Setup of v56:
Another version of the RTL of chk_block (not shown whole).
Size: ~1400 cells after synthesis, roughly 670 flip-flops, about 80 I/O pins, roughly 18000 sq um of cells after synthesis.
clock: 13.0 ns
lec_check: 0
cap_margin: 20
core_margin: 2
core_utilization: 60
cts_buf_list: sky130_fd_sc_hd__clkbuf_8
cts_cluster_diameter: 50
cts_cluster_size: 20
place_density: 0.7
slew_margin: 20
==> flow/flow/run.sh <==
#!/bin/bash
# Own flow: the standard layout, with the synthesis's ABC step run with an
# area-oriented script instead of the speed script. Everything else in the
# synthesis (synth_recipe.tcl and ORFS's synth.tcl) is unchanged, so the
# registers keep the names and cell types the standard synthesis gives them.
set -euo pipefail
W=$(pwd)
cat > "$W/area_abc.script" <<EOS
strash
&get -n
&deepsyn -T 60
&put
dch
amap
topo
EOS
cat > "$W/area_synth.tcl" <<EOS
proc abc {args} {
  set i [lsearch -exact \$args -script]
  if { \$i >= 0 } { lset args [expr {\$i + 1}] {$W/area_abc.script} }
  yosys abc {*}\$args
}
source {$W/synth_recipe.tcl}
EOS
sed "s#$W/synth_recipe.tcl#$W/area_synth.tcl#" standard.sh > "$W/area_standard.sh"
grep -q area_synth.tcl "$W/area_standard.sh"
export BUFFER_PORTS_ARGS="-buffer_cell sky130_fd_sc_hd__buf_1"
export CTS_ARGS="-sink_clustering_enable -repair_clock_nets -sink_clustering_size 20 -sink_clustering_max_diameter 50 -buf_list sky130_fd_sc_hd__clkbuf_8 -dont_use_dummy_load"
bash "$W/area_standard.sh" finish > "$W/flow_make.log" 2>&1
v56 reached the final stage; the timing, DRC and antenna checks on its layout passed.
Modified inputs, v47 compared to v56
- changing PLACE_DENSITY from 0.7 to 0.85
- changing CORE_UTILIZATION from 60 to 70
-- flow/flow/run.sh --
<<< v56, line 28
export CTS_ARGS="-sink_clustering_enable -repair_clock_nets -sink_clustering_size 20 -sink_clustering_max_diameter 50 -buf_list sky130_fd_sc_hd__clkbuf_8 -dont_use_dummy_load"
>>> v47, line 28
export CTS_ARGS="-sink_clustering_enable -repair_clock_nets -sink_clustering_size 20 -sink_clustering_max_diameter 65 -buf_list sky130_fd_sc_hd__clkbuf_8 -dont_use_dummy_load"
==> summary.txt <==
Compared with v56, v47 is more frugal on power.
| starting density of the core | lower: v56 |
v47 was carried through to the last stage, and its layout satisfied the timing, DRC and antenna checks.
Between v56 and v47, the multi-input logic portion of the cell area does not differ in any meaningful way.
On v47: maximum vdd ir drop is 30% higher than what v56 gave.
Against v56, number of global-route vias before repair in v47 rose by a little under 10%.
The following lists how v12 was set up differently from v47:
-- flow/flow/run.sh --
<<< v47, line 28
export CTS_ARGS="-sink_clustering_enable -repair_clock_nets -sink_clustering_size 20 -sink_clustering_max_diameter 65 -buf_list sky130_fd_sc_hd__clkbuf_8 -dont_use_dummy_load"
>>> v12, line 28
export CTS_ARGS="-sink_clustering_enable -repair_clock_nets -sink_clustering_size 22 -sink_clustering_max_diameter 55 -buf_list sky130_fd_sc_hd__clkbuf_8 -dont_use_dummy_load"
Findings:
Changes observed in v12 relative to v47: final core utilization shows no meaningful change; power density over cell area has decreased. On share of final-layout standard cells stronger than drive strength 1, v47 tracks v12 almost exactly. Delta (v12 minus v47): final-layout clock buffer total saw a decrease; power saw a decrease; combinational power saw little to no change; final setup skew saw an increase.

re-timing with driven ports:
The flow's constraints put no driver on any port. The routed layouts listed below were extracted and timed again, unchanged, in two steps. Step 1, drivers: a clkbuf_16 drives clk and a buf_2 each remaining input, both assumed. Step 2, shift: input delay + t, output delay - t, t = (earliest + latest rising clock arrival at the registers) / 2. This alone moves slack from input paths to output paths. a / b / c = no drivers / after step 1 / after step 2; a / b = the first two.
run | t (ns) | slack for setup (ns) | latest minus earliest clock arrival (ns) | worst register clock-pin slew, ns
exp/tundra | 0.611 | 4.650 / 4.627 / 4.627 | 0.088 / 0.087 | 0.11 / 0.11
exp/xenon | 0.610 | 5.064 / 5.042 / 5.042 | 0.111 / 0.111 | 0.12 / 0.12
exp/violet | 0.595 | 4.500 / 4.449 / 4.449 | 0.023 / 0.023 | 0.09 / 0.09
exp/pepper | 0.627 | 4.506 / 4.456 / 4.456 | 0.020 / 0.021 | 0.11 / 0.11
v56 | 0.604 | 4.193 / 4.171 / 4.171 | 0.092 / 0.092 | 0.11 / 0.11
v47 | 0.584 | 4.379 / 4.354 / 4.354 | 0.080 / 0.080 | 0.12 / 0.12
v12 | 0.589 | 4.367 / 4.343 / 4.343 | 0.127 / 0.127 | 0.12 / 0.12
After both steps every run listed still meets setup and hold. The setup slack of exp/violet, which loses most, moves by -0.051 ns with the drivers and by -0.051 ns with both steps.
------------------------------------------------------------
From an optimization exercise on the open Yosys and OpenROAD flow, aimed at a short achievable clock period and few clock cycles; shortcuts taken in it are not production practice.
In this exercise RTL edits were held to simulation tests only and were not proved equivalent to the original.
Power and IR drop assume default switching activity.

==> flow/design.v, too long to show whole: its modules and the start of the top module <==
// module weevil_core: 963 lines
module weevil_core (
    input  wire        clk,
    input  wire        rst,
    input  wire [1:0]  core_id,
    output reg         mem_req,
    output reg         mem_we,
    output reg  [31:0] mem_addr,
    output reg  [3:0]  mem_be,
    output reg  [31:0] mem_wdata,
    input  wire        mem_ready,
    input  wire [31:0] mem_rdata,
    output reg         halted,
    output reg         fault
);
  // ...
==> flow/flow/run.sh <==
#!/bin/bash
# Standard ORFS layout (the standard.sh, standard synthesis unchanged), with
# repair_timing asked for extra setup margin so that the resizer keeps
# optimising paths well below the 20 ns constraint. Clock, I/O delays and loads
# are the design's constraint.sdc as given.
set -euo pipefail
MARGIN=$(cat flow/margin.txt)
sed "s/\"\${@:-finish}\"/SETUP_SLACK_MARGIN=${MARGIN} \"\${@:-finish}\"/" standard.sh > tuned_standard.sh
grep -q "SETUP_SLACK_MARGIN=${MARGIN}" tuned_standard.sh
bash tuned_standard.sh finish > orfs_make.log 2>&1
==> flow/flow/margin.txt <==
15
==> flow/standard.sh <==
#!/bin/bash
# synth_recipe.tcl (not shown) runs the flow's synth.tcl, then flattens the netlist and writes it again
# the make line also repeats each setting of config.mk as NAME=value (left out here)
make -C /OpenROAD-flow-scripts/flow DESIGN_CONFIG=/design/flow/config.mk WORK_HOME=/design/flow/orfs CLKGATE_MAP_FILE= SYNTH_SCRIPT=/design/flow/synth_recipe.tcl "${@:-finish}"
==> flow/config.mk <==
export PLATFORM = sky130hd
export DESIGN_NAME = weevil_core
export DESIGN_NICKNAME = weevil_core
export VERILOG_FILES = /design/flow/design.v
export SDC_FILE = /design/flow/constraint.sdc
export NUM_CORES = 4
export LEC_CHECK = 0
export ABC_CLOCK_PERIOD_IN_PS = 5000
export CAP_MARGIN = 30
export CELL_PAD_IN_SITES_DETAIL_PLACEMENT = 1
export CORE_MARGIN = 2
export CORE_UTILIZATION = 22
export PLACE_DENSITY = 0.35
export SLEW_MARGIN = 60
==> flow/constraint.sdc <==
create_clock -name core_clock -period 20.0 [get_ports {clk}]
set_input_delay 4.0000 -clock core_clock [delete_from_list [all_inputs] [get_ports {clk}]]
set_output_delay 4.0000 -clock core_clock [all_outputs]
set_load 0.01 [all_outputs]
------------------------------------------------------------
■ TASK OBJECTIVE ■
Could you reproduce, exactly, every line above from the line with "v56 reached the" to the line with "<<< v47, line 28", and no other line? Both ends count.

■ TASK OUTPUT ■
v56 reached the final stage; the timing, DRC and antenna checks on its layout passed.
Modified inputs, v47 compared to v56
- changing PLACE_DENSITY from 0.7 to 0.85
- changing CORE_UTILIZATION from 60 to 70
-- flow/flow/run.sh --
<<< v56, line 28
export CTS_ARGS="-sink_clustering_enable -repair_clock_nets -sink_clustering_size 20 -sink_clustering_max_diameter 50 -buf_list sky130_fd_sc_hd__clkbuf_8 -dont_use_dummy_load"
>>> v47, line 28
export CTS_ARGS="-sink_clustering_enable -repair_clock_nets -sink_clustering_size 20 -sink_clustering_max_diameter 65 -buf_list sky130_fd_sc_hd__clkbuf_8 -dont_use_dummy_load"
==> summary.txt <==
Compared with v56, v47 is more frugal on power.
| starting density of the core | lower: v56 |
v47 was carried through to the last stage, and its layout satisfied the timing, DRC and antenna checks.
Between v56 and v47, the multi-input logic portion of the cell area does not differ in any meaningful way.
On v47: maximum vdd ir drop is 30% higher than what v56 gave.
Against v56, number of global-route vias before repair in v47 rose by a little under 10%.
The following lists how v12 was set up differently from v47:
-- flow/flow/run.sh --
<<< v47, line 28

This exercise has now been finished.